キーワードは“恋愛”よりも“どう生きるか” 2023年ドラマ評論家座談会【前編】
木俣冬が選んだ作品
『大奥』 『だが、情熱はある』 『時をかけるな、恋人たち』 『◯◯のスマホ』シリーズ 『犬神家の一族』 木俣冬(以下、木俣):今年1年を俯瞰して思うのは、コロナがようやく落ち着いたことですね。 この2年ぐらいドラマの現場はコロナの影響でいろいろなことが思うようにできなくて、止まってしまった企画も多く、映像の作り手のみなさんは非常に悩まれたと思うんですよ。それが今年になってコロナ禍がとりあえず明けたみたいな感じになってきた。同時に昨年ぐらいから作り手の方もコロナ禍での撮影に慣れて、作品作りの新しいやり方が見えてきたのかなと感じがしました。もう一つはコロナ禍に感じた「これから、どうしたらいいんだ」という葛藤が作品づくりにも生かされ始めた。コロナ禍における製作体制と作品作りにおけるテーマの2点において、テレビドラマが変わりつつあるのかなぁと感じました。その気持ちが一番強く作品に表れていたのが『大奥』(NHK総合)だったのではないかと思います。よしながふみさんの原作漫画は男女逆転した江戸時代を描いた先鋭的なSF漫画だったのですが、ドラマ版は原作を丁寧に作っていて、とても観やすいものに仕上がっていた。漫画ファンの間では不朽の名作として知られていましたが、ドラマを観て、こんなに素晴らしい漫画があったのかと知った方も多かったのではないかと思います。ドラマ版はseason1とseason2に分けて放送されて、season1は、男たちの代わりになった女性の哀しみと、すこし色っぽい恋愛ドラマとして話題になったのですが、season2で疫病の克服と、男と女がそれぞれ自立する物語を描いているのを観て、これがやりたかったんだなぁと納得しました。250年あまりある徳川幕府の歴史を描いていて、大河ドラマに匹敵する壮大なスケールの物語を見せてくれたという意味では『VIVANT』と並ぶ、今年を代表する作品だったと思います。『だが、情熱はある』(日本テレビ系)は、オードリーの若林正恭さんと南海キャンディーズの山里亮太さんのエッセイを下敷きにしたお笑い芸人のドラマですが、暗い青春ドラマでもあって。このドラマは日曜22時30分からの放送で『日曜の夜ぐらいは...』と時間帯が重なっていて。

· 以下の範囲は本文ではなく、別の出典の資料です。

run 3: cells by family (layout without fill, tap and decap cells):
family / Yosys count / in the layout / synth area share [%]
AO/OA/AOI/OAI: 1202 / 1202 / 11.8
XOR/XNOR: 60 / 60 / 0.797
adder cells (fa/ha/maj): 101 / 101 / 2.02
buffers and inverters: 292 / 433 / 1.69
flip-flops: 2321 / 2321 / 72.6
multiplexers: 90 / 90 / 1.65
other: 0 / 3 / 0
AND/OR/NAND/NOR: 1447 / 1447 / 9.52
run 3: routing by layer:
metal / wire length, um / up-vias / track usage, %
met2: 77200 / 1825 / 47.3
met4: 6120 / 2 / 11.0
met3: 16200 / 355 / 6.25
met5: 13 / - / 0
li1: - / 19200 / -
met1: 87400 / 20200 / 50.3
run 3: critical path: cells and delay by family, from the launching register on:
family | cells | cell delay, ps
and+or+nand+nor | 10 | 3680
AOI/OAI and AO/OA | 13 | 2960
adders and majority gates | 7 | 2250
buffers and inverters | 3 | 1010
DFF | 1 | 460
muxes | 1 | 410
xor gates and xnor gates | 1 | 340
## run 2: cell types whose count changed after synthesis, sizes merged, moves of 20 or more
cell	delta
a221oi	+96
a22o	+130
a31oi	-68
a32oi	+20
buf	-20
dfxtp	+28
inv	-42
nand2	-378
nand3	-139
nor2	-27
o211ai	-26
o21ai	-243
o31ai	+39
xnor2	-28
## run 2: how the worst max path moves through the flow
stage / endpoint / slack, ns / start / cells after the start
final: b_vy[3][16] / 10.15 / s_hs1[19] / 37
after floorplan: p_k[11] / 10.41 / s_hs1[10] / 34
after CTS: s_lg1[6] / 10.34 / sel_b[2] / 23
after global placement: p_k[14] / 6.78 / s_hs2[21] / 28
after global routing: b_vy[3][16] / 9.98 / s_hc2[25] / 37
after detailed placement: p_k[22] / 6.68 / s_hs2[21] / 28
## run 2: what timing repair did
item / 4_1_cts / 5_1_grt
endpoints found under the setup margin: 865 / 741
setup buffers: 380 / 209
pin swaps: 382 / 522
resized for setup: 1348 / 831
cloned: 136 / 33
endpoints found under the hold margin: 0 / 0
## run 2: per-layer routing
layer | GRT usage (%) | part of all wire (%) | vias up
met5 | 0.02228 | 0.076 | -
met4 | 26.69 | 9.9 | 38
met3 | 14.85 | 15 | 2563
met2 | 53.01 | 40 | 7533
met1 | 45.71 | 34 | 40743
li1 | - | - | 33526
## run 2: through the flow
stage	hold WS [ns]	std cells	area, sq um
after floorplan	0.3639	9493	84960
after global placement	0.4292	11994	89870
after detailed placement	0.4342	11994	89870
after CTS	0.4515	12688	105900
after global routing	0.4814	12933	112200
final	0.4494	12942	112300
Background: an optimization exercise with open tools, aiming at small area. Do not read the settings as production practice.
Function was checked by simulation only, so behaviour that the tests miss may differ from the original.
Power and IR drop assume default switching activity.

lane 1:
==> module reg_file, before the edit <==
module reg_file
#(
  parameter int DATA_W = reg_file_pkg::DATA_W,
  parameter int ADDR_W = reg_file_pkg::ADDR_W
) (
  input  logic              i_clk,
  input  logic              i_rst,
  input  logic [ADDR_W-1:0] i_raddr_a,
  input  logic [ADDR_W-1:0] i_raddr_b,
  input  logic              i_we,
  input  logic [ADDR_W-1:0] i_waddr,
  input  logic [DATA_W-1:0] i_wdata,
  output logic [DATA_W-1:0] out_a,
  output logic [DATA_W-1:0] out_b,
  output logic [31:0]       wr_cnt
);
  localparam int DEPTH = 2**ADDR_W;
  logic [(DEPTH-1)*DATA_W-1:0] regs_q;          
  logic [DEPTH-1:1]            wsel;            
  logic [DEPTH-1:1]            valid_q;         
  logic [DEPTH-2:0]            sel_a, sel_b;    
  logic [31:0]                 wr_cnt_q;
  logic                        wr_valid;
  assign wr_valid = i_we && (i_waddr != reg_file_pkg::REG_ZERO);
  for (genvar g = 1; g < DEPTH; g++) begin : g_reg
    logic [DATA_W-1:0] data_q;
    logic              valid;
    assign wsel[g] = i_we && (i_waddr == g);
    always_ff @(posedge i_clk) begin
      if (wsel[g]) data_q <= i_wdata;
    end
    always_ff @(posedge i_clk or posedge i_rst) begin
      if (i_rst)        valid <= 1'b0;
      else if (wsel[g]) valid <= 1'b1;
    end
    assign regs_q[(g-1)*DATA_W +: DATA_W] = data_q;
    assign valid_q[g]  = valid;
    assign sel_a[g-1]  = valid && (i_raddr_a == g);
    assign sel_b[g-1]  = valid && (i_raddr_b == g);
  end
  always_ff @(posedge i_clk or posedge i_rst) begin
    if (i_rst)         wr_cnt_q <= '0;
    else if (wr_valid) wr_cnt_q <= wr_cnt_q + 32'd1;
  end
  assign wr_cnt = wr_cnt_q;
  reg_file_rport #(.DW(DATA_W)) u_rport_a (
    .i_sel   (sel_a),
    .i_regs  (regs_q),
    .o_rdata (out_a)
  );
  reg_file_rport #(.DW(DATA_W)) u_rport_b (
    .i_sel   (sel_b),
    .i_regs  (regs_q),
    .o_rdata (out_b)
  );
endmodule
clock: 6.0 ns
lec_check: 0
cap_margin: 5
core_margin: 2
core_utilization: 60
setup_slack_margin: 0.1
slew_margin: 5
synth_hierarchical: 1
synth_minimum_keep_size: 0
standard.sh (not shown) runs the stock make flow with config.mk's settings and CLKGATE_MAP_FILE= SYNTH_SCRIPT=/design/flow/synth_recipe.tcl, a recipe that flattens the netlist after the stock synthesis.
==> flow/flow/run.sh <==
#!/bin/bash
# Layout flow: the standard ORFS flow (standard.sh, unchanged synthesis) with these
# changes to how the layout is made:
#  - ports are buffered with buf_1 instead of the default delay-buffer cell,
#  - clock tree synthesis uses clkbuf_8 with mid-size sink clusters and inserts no dummy loads.
# make's full output goes to make.log here; ORFS's own per-step logs stay under orfs/logs.
set -euo pipefail
bash standard.sh \
  "BUFFER_PORTS_ARGS=-buffer_cell sky130_fd_sc_hd__buf_1" \
  "CTS_ARGS=-sink_clustering_enable -repair_clock_nets -dont_use_dummy_load -buf_list sky130_fd_sc_hd__clkbuf_8 -sink_clustering_size 16 -sink_clustering_max_diameter 60" \
  finish > make.log 2>&1
The following lists how lane 2 was set up differently from lane 1:
diff --git a/flow/design.v b/flow/design.v
--- a/flow/design.v
+++ b/flow/design.v
@@ -43,10 +43,16 @@
   input  logic       i_reg,
   output logic       o_y
 );
   assign o_y = ~(&i_nhit) | (i_sel & i_reg);
 endmodule
+module reg_file_ao22 (
+  input  logic a1, a2, b1, b2,
+  output logic y
+);
+  assign y = (a1 & a2) | (b1 & b2);
+endmodule
 module reg_file
 #(
   parameter int DATA_W = reg_file_pkg::DATA_W,
   parameter int ADDR_W = reg_file_pkg::ADDR_W
 ) (
@@ -62,21 +68,30 @@
   output logic [31:0]       wr_cnt
 );
   localparam int DEPTH = 2**ADDR_W;
   logic [(DEPTH-1)*DATA_W-1:0] regs_q;          
   logic [DEPTH-1:1]            wsel;            
+  logic [DEPTH-1:1]            nwsel;           
   logic [DEPTH-1:1]            valid_q;         
   logic [DEPTH-2:0]            sel_a, sel_b;    
   logic [31:0]                 wr_cnt_q;
   logic                        wr_valid;
   assign wr_valid = i_we && (i_waddr != reg_file_pkg::REG_ZERO);
   for (genvar g = 1; g < DEPTH; g++) begin : g_reg
-    logic [DATA_W-1:0] data_q;
+    logic [DATA_W-1:0] data_q, data_d;
     logic              valid;
-    assign wsel[g] = i_we && (i_waddr == g);
+    assign wsel[g]  = i_we && (i_waddr == g);
+    assign nwsel[g] = ~wsel[g];
+    for (genvar b = 0; b < DATA_W; b++) begin : g_bit
+      reg_file_ao22 u_next (
+        .a1 (wsel[g]),  .a2 (i_wdata[b]),
+        .b1 (nwsel[g]), .b2 (data_q[b]),
+        .y  (data_d[b])
+      );
+    end
     always_ff @(posedge i_clk) begin
-      if (wsel[g]) data_q <= i_wdata;
+      data_q <= data_d;
     end
     always_ff @(posedge i_clk or posedge i_rst) begin
       if (i_rst)        valid <= 1'b0;
       else if (wsel[g]) valid <= 1'b1;
     end
- For final total power, dividing the value from lane 2 by the value from lane 1 gives 1.2.
- Lane 2 vs lane 1, clock-pin slew on the worst setup and hold paths went up by 0.02 ns.
- Core utilization is higher on lane 2
- Across both runs, cell area was lower for lane 2 than for lane 1.
- Fraction of the mapped netlist area in compound gates on lane 2 is up relative to lane 1.
- Relative to lane 1, setup slack has gone down in lane 2.
- The lower fraction of area in registers of lane 1 and lane 2 is in lane 2.
- Status lane 2: flow complete, layout not clean - capacitance limit, slew limit
- Clock-buffer cell count: lane 2 vs lane 1 down 1.3%
- | area added between synthesis and finish | lane 2 vs lane 1 | 0.94 points higher |
- Row peak supply drop: lane 2 higher / lane 1 lower
- Against lane 1, final critical path time including I/O delays and setup in lane 2 came out worse.
- Looking only at sequential cell area, and setting everything else aside, the lower value of lane 1 and lane 2 goes to lane 2.
- Lane 1 -> lane 2: weighted congestion reported at the end of routability-driven placement increased by a few percent
- Hold slack: lane 1 vs lane 2, no meaningful difference

==> separate check: timing with driven ports <==
No port has a modelled driver above. Below, the same layouts with a new extraction and two added sets of constraints.
Step 1 assumes that a clkbuf_16 drives the clock port and a buf_2 every other input.
Step 2 also shifts input and output timing later by t, the mid clock arrival at the registers, as if the neighbouring blocks saw the same clock.
a / b / c = ideal / step 1 / step 2; a / b = the first two.
run | t, ns | setup WS [ns] | hold WS [ns] | latest minus earliest clock arrival (ns)
lane 1 | 0.776 | 0.610 / 0.577 / 0.577 | 0.481 / 0.481 / 0.481 | 0.075 / 0.075
lane 2 | 0.801 | 0.344 / 0.308 / 0.308 | 0.480 / 0.480 / 0.480 | 0.035 / 0.035
For lane 2, which loses most, drivers alone change the setup slack by -0.036 ns; drivers and shift together by -0.036 ns.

『だが、情熱はある』のプロデューサーの河野英裕さんと岡田惠和さんは『銭ゲバ』(日本テレビ系)や『泣くな、はらちゃん』(日本テレビ系)を一緒に作られてきたコンビで、その2人が違うドラマで対決することになったことにも、どこか苦い青春を感じました。 成馬:毎話のタイトルが疑問系なのは『ふぞろいの林檎たち』(TBS系)のオマージュだと思うんですよね。物語も暗い青春時代から始まるので、どこか『ふぞろいの林檎たち』を思わせる作品でした。山田さんが亡くなった2023年に、岡田さんと河野さんが同じ時間帯に山田太一ドラマのオマージュをやっていたのは、今考えると数奇な巡り合わせですよね。 木俣:どちらも素晴らしい作品でしたが、『だが、情熱はある』を選んだのは「ものづくり」をしている人たちのドラマが大好きだから。芸人として自分たちのお笑いを追求する主人公の姿と、このドラマを型にしようと頑張っている作り手の気持ちがシンクロしていて、特に若林さんを演じた髙橋海人さんと山里さんを演じた森本慎太郎さんを中心とした若い俳優の演技がとても素晴らしかった。 成馬:劇中の漫才も本人がやっていたのがすごかったですよね。 木俣:徐々に役に本人が近づいてくるところに、芸人たちの自分たちの芸が高まっていくみたいなことが重なり合ったような気がして、そのドキュメンタリー性が新しかったと思います。苦い青春ドラマの枠組みの中で、表現としていろいろなことにトライしていたのが素敵だなと思いました。『時をかけるな、恋人たち』(カンテレ・フジテレビ系)も、とても挑戦的な作品だったと思います。最近、時間を題材にしたSFドラマが流行ってますけど、脚本の上田誠さんはご自身が主宰する劇団「ヨーロッパ企画」でSF的アイデアを取り入れた作品をこれまでずっと作り続けてきた方なので、タイムトラベルというアイデアをドラマの中に綺麗に取り入れていて、すごくセンスの良いレベルの高い作品だったと思います。 近いことをやっているのがNHKの『スマホ』シリーズですよね。今年は『信長のスマホ』『秀吉のスマホ』『家康と三成のスマホ』の3本が放送されました。「歴史上の人物がスマホを使っていたらどうなるのか?」というワンアイデアで作られた1話5分のショートドラマなんですけど、最大の魅力が“アイデア”なんですよね。『大奥』もそうでしたが、SFで言われる「センス・オブ・ワンダー」のあるドラマが増えているのは嬉しかったです。また、NHKはこれまで『金田一』シリーズを吉田照幸さんの演出で作り続け、今年は満を持して『犬神家の一族』(NHK BSプレミアム)が制作されました。吉岡秀隆さんが演じる金田一耕助の解釈が新しくて。何度も擦られた横溝正史のミステリー小説の世界を現代的なものにアップデートしていたのが面白かったです。